= Beginning of Section =

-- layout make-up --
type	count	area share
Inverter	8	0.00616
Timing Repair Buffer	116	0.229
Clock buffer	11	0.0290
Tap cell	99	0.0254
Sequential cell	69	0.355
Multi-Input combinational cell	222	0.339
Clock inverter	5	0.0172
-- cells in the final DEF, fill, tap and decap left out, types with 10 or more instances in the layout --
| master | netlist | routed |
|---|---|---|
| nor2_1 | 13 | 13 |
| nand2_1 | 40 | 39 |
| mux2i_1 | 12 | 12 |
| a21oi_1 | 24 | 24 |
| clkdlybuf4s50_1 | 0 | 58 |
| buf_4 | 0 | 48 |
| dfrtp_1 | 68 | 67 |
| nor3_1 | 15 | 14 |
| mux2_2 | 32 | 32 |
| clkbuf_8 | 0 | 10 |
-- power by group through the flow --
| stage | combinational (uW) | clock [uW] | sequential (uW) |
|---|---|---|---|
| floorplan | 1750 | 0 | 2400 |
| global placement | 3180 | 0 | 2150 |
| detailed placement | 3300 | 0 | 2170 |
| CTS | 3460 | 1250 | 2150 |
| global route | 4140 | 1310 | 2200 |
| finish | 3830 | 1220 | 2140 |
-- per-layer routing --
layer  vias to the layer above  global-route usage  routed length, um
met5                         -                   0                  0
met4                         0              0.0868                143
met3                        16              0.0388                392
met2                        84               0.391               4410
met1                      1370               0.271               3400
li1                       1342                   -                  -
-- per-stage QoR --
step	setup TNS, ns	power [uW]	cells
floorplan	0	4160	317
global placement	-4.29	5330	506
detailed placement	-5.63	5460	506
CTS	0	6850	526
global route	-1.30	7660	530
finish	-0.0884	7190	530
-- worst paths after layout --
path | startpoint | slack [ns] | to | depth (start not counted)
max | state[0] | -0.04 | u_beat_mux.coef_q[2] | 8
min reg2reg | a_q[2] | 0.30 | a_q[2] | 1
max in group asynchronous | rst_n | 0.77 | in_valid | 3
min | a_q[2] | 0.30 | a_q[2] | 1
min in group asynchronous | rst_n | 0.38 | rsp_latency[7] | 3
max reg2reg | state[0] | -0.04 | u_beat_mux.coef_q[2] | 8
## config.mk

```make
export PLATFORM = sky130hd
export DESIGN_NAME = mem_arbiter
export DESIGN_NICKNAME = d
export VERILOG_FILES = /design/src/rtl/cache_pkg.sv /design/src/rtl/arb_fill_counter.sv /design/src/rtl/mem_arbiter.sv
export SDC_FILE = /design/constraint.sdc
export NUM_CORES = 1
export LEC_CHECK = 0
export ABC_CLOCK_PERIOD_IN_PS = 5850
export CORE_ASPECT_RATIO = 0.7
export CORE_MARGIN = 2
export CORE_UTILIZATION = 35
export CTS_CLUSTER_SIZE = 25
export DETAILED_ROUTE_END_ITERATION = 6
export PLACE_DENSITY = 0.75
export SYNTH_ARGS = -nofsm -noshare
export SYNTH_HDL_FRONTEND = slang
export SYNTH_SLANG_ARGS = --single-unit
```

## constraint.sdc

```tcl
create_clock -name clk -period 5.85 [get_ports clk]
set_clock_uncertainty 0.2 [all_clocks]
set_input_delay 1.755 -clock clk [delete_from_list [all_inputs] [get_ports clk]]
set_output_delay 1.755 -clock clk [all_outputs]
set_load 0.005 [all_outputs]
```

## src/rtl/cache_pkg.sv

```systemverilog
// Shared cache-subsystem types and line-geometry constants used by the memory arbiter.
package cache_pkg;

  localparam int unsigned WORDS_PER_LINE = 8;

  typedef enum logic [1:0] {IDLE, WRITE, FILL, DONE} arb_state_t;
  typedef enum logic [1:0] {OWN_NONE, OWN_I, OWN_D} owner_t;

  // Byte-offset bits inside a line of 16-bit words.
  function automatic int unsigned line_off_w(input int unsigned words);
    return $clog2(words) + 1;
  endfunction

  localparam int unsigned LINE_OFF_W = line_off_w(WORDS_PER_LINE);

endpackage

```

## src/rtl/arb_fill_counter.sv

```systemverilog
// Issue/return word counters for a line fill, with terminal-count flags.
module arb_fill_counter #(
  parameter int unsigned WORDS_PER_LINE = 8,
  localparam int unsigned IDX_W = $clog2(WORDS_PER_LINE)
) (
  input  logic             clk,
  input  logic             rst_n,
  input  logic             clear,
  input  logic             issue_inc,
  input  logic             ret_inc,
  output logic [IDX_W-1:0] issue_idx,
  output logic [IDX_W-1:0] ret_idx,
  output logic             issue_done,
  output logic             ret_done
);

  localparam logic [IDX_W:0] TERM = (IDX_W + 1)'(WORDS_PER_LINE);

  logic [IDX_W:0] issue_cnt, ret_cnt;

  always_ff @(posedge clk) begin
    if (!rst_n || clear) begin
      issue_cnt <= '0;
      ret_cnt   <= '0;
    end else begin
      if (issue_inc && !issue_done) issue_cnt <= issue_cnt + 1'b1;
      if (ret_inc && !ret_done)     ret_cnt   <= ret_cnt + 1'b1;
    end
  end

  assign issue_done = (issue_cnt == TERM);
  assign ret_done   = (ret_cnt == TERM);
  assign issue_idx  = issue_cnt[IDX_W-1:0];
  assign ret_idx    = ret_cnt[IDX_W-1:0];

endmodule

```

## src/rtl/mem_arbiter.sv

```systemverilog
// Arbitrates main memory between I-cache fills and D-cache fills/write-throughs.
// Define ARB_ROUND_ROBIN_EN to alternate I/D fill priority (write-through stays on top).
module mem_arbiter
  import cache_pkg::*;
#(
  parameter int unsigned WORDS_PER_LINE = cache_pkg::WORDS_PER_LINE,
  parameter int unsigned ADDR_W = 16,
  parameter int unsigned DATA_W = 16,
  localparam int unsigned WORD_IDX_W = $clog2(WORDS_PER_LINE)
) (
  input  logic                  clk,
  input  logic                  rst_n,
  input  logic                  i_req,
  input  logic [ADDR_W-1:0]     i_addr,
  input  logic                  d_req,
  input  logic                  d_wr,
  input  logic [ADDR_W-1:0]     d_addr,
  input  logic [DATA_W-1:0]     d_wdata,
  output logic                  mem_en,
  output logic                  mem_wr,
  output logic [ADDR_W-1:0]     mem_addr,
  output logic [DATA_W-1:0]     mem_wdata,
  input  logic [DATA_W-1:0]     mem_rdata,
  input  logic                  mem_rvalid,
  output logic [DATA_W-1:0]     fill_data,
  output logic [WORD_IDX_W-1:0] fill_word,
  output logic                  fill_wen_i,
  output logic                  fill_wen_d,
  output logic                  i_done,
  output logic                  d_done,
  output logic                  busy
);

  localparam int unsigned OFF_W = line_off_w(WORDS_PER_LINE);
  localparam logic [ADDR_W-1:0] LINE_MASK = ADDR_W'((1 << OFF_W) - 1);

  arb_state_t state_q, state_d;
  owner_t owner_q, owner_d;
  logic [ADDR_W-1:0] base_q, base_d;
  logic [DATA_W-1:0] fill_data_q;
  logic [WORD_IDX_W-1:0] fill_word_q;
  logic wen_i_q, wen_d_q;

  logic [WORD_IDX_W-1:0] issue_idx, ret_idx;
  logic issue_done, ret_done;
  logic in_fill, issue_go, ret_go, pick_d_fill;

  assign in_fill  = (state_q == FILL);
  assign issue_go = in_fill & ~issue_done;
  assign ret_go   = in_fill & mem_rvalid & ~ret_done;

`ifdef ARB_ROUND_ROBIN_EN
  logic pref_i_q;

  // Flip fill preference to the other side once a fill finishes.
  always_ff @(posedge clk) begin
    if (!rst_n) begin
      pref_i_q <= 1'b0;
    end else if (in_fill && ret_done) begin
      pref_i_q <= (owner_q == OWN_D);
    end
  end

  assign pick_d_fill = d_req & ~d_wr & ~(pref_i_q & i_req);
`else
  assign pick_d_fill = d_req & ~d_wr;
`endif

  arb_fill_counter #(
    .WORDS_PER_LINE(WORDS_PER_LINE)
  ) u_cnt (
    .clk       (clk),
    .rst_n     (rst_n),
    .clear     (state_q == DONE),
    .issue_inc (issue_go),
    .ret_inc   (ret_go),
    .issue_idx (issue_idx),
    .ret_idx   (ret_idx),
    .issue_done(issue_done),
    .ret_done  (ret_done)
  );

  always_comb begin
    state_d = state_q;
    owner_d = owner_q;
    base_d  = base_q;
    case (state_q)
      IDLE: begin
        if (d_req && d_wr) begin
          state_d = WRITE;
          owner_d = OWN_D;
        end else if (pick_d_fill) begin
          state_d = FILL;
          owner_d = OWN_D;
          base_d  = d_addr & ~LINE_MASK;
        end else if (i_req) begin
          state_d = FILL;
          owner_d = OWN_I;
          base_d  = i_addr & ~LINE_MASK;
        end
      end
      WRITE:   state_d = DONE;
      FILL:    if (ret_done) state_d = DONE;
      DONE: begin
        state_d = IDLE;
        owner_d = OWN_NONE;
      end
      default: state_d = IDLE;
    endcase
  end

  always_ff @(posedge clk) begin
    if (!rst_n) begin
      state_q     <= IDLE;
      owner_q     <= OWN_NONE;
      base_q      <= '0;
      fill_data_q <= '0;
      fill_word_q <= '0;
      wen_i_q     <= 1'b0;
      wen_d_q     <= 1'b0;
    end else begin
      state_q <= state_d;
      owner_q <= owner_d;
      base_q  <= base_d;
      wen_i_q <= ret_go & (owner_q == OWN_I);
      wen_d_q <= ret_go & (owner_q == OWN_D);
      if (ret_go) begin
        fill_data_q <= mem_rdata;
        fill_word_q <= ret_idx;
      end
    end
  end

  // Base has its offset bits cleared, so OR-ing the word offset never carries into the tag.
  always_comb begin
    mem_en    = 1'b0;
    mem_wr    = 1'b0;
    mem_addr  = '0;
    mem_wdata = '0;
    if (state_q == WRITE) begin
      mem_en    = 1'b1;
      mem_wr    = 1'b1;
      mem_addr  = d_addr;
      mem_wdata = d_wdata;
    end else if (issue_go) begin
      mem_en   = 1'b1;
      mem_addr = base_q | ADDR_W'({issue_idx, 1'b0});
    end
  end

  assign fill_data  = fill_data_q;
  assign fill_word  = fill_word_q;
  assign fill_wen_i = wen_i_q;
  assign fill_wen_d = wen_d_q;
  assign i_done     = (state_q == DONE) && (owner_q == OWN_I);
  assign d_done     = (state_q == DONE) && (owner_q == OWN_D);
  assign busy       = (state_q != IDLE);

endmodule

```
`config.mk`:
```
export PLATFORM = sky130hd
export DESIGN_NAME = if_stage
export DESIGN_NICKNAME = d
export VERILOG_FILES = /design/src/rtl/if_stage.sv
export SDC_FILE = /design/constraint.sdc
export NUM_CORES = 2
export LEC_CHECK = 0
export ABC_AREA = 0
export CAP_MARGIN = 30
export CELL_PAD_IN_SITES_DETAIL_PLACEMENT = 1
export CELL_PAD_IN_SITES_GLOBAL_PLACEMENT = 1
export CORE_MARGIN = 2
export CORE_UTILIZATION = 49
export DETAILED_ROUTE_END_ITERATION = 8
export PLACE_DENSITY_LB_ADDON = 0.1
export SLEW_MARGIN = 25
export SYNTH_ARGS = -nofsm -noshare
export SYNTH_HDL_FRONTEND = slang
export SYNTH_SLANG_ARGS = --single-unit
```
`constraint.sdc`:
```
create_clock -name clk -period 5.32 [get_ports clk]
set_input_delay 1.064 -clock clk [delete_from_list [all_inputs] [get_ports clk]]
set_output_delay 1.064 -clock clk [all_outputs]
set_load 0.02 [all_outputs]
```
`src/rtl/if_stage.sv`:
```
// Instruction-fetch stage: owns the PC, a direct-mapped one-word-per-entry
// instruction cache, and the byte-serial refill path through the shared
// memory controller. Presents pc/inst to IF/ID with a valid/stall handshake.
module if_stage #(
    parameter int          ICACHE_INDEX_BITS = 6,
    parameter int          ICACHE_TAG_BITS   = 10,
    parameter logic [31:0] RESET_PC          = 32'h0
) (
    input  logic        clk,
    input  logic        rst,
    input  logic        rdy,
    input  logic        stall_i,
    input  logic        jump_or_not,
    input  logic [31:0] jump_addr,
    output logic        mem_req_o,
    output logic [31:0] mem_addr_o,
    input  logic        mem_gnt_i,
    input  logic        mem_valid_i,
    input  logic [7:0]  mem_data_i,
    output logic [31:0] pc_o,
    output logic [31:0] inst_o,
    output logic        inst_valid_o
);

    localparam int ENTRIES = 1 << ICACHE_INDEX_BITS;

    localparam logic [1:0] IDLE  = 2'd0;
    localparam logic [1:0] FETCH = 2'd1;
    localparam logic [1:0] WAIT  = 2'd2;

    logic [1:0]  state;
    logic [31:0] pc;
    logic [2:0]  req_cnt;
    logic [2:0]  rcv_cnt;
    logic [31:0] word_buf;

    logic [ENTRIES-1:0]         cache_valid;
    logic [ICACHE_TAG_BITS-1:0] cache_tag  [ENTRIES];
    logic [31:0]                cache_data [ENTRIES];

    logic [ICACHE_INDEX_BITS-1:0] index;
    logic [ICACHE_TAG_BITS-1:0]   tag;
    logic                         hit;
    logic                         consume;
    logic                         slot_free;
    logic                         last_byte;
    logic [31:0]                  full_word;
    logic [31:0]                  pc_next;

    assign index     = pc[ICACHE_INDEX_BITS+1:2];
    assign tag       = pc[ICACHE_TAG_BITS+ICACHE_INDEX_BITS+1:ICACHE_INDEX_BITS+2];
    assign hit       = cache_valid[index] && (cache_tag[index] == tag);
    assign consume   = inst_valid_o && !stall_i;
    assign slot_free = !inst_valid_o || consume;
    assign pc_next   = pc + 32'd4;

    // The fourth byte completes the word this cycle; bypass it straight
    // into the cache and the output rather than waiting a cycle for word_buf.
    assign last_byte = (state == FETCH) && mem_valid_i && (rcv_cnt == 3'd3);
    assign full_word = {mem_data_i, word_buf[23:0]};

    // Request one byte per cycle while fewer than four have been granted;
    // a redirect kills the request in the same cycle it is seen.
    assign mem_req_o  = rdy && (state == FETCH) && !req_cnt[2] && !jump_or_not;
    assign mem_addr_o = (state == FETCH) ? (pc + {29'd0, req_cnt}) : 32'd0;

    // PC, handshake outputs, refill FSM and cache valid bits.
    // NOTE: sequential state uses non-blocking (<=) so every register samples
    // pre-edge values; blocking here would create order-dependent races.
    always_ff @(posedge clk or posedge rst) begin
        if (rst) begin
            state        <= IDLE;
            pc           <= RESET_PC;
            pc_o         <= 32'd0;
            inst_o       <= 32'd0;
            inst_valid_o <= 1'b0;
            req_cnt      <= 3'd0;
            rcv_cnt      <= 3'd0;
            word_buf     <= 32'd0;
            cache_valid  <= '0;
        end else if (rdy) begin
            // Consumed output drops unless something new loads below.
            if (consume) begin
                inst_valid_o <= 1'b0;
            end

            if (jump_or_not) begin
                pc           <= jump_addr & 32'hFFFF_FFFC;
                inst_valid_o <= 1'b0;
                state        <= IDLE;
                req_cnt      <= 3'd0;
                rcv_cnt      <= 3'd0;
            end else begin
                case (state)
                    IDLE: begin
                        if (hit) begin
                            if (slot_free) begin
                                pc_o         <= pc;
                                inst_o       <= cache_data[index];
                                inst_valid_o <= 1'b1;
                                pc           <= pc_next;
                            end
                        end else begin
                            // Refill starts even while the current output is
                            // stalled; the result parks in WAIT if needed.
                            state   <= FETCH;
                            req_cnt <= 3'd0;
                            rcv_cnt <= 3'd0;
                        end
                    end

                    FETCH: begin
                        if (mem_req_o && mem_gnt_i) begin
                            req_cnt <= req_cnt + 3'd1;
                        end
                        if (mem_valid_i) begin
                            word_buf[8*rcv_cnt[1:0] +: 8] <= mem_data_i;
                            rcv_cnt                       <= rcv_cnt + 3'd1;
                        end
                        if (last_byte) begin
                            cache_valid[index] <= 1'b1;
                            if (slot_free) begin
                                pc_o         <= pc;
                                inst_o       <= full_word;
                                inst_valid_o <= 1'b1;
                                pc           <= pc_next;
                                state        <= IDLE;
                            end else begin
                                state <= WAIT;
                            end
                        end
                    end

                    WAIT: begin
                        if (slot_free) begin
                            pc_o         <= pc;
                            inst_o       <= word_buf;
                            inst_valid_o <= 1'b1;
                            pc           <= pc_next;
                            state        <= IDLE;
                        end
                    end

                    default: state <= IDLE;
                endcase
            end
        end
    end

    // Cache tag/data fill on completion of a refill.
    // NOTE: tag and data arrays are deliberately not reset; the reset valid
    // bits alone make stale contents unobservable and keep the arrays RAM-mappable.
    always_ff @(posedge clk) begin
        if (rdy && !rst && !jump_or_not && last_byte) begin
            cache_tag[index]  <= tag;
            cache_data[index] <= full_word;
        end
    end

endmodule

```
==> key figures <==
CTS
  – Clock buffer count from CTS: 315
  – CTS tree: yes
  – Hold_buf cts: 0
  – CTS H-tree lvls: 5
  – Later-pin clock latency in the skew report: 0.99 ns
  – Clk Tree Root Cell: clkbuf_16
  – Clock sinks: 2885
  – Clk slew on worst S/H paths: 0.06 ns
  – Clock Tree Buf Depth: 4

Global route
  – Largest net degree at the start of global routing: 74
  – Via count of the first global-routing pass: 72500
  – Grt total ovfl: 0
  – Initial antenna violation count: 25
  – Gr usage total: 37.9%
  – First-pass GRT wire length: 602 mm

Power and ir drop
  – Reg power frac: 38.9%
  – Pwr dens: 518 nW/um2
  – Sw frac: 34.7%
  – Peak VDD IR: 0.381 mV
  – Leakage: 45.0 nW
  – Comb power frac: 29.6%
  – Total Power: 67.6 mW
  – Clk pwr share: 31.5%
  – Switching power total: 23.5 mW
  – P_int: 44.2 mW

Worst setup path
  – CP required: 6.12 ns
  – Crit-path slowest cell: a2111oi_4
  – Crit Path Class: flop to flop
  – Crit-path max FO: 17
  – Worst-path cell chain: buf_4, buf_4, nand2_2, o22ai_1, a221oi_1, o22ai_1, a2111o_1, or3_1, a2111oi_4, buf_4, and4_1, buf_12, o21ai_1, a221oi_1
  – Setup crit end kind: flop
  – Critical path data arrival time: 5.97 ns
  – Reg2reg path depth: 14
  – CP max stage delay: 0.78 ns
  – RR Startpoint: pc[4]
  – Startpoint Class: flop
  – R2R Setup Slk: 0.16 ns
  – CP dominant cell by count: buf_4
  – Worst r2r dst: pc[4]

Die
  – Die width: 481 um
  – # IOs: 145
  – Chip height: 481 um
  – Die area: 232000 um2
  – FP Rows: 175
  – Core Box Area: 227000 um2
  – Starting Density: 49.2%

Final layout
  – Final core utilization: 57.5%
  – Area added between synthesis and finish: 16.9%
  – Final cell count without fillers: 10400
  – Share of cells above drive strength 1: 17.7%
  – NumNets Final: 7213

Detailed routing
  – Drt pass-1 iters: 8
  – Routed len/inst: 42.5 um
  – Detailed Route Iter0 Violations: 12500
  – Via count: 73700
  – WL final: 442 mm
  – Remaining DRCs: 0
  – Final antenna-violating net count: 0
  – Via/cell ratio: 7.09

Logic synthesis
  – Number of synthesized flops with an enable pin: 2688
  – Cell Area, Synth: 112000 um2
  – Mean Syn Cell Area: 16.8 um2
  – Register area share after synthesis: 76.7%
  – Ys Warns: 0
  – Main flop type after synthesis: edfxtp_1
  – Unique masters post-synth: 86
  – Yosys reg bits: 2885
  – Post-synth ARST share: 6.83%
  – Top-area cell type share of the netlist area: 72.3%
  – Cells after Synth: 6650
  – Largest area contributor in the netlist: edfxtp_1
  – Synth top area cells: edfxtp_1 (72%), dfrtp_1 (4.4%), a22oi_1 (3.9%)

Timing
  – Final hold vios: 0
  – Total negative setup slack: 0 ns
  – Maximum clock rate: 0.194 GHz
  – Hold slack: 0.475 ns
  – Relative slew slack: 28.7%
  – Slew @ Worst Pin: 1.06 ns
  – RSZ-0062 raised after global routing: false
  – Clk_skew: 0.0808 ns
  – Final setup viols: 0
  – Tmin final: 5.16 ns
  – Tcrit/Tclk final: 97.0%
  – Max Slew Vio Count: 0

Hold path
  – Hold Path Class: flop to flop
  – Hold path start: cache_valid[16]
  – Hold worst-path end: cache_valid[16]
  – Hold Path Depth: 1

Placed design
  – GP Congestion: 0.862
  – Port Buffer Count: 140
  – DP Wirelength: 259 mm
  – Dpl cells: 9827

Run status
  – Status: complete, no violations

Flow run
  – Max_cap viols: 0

= End of Section =

### Exercise objective
Each line of the entries above that includes the string "combinational" should be copied out.

### Written solution
Multi-Input combinational cell	222	0.339
| stage | combinational (uW) | clock [uW] | sequential (uW) |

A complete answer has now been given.